Activity ▸ Quote exactly and only this range of lines in the data below: the line that holds "state_nxt = state_q;" to the line that holds "state_nxt = phase_pkg::ST_DIV;", both included.

═════ Material for the task

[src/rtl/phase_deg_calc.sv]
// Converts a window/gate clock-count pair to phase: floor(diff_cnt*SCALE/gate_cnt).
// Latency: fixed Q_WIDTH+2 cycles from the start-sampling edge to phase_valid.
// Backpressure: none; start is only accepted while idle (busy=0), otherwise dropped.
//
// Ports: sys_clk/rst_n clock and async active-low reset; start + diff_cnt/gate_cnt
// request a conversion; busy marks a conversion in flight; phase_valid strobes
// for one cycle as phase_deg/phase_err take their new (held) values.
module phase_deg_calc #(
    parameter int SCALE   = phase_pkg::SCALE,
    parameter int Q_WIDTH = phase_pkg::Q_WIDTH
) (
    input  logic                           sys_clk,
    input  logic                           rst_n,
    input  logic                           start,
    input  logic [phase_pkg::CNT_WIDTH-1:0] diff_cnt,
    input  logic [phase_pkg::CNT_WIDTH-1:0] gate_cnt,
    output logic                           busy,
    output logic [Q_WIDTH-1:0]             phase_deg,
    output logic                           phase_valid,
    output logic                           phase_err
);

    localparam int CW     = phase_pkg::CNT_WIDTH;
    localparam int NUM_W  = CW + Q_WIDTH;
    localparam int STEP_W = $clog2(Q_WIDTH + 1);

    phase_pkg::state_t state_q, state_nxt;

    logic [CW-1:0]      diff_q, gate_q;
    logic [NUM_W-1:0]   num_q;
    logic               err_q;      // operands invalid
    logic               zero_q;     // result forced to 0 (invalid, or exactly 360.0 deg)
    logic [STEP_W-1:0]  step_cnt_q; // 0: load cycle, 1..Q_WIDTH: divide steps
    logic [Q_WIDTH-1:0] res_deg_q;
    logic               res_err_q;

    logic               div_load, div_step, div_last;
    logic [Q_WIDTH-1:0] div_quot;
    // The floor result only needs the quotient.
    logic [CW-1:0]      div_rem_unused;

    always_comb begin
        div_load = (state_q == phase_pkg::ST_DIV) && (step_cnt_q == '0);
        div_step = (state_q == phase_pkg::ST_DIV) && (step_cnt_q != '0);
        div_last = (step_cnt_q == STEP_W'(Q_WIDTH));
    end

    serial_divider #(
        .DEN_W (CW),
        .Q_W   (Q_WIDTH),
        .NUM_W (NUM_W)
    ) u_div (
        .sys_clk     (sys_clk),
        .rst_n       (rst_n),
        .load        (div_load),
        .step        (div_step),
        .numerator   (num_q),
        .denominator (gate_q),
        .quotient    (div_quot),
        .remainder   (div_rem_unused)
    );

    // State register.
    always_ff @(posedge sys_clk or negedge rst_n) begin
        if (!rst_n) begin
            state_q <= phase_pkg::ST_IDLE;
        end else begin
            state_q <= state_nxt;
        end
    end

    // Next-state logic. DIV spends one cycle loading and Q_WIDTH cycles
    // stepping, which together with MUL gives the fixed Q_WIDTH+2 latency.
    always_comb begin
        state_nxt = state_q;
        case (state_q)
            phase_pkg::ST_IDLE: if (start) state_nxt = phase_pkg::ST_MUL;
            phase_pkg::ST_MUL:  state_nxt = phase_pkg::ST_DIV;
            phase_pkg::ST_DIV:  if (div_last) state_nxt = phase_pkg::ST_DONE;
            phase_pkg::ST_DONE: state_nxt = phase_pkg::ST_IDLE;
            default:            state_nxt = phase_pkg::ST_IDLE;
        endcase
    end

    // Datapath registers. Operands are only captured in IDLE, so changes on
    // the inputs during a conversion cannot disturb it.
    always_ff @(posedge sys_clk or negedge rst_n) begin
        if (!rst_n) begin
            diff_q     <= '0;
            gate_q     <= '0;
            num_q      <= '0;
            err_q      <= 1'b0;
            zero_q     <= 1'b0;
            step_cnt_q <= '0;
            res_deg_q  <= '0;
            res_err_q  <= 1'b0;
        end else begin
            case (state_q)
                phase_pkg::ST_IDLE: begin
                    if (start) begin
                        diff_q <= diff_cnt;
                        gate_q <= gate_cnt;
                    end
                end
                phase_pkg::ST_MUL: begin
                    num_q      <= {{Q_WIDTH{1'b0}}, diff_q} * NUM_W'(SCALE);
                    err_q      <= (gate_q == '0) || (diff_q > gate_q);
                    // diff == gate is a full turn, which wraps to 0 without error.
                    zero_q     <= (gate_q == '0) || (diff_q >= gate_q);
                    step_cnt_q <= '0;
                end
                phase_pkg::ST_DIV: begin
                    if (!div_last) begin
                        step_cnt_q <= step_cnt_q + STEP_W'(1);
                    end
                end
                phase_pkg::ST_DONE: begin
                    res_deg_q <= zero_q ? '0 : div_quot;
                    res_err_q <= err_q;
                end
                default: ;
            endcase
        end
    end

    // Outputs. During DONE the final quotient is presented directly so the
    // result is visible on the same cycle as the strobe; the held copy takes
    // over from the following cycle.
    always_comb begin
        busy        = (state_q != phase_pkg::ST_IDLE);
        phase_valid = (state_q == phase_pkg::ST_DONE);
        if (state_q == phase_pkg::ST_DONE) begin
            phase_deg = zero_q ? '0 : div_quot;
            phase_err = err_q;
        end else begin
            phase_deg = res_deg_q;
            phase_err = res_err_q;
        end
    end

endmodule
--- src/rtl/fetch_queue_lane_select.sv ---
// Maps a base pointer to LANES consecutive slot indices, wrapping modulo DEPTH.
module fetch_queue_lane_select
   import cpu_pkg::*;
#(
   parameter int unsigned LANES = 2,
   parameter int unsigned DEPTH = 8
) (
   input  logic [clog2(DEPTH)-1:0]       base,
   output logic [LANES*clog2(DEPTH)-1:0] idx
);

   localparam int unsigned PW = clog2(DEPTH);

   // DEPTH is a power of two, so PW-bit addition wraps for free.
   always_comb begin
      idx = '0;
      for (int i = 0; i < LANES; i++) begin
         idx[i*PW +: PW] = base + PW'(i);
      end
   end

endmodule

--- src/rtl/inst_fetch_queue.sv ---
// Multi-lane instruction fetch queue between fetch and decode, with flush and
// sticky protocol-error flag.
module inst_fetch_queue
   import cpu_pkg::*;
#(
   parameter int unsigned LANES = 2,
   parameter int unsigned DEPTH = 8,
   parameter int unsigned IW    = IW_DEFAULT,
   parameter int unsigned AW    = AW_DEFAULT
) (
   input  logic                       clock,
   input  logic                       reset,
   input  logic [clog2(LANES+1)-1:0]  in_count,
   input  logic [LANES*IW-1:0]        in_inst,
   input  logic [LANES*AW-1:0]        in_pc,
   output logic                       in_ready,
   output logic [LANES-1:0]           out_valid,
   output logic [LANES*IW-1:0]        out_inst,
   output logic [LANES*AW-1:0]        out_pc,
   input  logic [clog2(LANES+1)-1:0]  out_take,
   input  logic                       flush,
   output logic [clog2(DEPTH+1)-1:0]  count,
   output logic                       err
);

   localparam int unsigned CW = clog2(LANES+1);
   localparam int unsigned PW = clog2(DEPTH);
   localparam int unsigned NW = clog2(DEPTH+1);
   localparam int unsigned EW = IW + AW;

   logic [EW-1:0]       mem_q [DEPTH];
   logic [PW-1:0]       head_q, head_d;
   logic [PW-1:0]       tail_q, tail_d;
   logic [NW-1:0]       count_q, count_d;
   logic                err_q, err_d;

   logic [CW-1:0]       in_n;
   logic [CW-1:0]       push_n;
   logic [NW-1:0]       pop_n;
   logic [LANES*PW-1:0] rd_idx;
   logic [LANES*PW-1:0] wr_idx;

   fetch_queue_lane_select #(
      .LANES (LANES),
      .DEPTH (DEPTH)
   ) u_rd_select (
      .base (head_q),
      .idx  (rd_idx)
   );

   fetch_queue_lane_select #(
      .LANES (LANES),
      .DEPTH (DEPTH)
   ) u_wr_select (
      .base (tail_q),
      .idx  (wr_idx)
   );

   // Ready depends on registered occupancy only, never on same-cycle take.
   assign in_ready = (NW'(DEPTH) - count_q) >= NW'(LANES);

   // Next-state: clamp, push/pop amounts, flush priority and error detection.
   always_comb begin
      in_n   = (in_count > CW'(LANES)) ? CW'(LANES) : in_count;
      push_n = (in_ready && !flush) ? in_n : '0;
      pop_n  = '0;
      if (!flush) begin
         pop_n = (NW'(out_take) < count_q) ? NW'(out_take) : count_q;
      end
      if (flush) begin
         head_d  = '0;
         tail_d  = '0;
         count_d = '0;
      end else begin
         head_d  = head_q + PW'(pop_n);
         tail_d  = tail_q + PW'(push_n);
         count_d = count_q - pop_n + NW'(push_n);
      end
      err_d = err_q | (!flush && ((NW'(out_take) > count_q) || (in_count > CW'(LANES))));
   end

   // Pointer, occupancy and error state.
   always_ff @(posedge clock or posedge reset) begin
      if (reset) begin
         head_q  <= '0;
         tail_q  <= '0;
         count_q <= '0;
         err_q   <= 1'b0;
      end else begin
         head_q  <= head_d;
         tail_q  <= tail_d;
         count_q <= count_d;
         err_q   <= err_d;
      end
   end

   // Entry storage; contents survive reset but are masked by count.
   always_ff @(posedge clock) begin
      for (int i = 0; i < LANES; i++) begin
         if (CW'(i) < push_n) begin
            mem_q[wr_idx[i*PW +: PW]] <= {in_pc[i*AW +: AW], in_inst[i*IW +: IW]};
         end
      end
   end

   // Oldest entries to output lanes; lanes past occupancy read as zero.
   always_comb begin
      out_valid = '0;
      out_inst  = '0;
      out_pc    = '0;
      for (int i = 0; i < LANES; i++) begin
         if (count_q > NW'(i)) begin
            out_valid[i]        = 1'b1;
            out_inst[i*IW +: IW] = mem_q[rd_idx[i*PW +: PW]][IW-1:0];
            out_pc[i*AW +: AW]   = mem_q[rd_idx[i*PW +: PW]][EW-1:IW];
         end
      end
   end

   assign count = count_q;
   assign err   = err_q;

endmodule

══════════

Finished exercise ▸
        state_nxt = state_q;
        case (state_q)
            phase_pkg::ST_IDLE: if (start) state_nxt = phase_pkg::ST_MUL;
            phase_pkg::ST_MUL:  state_nxt = phase_pkg::ST_DIV;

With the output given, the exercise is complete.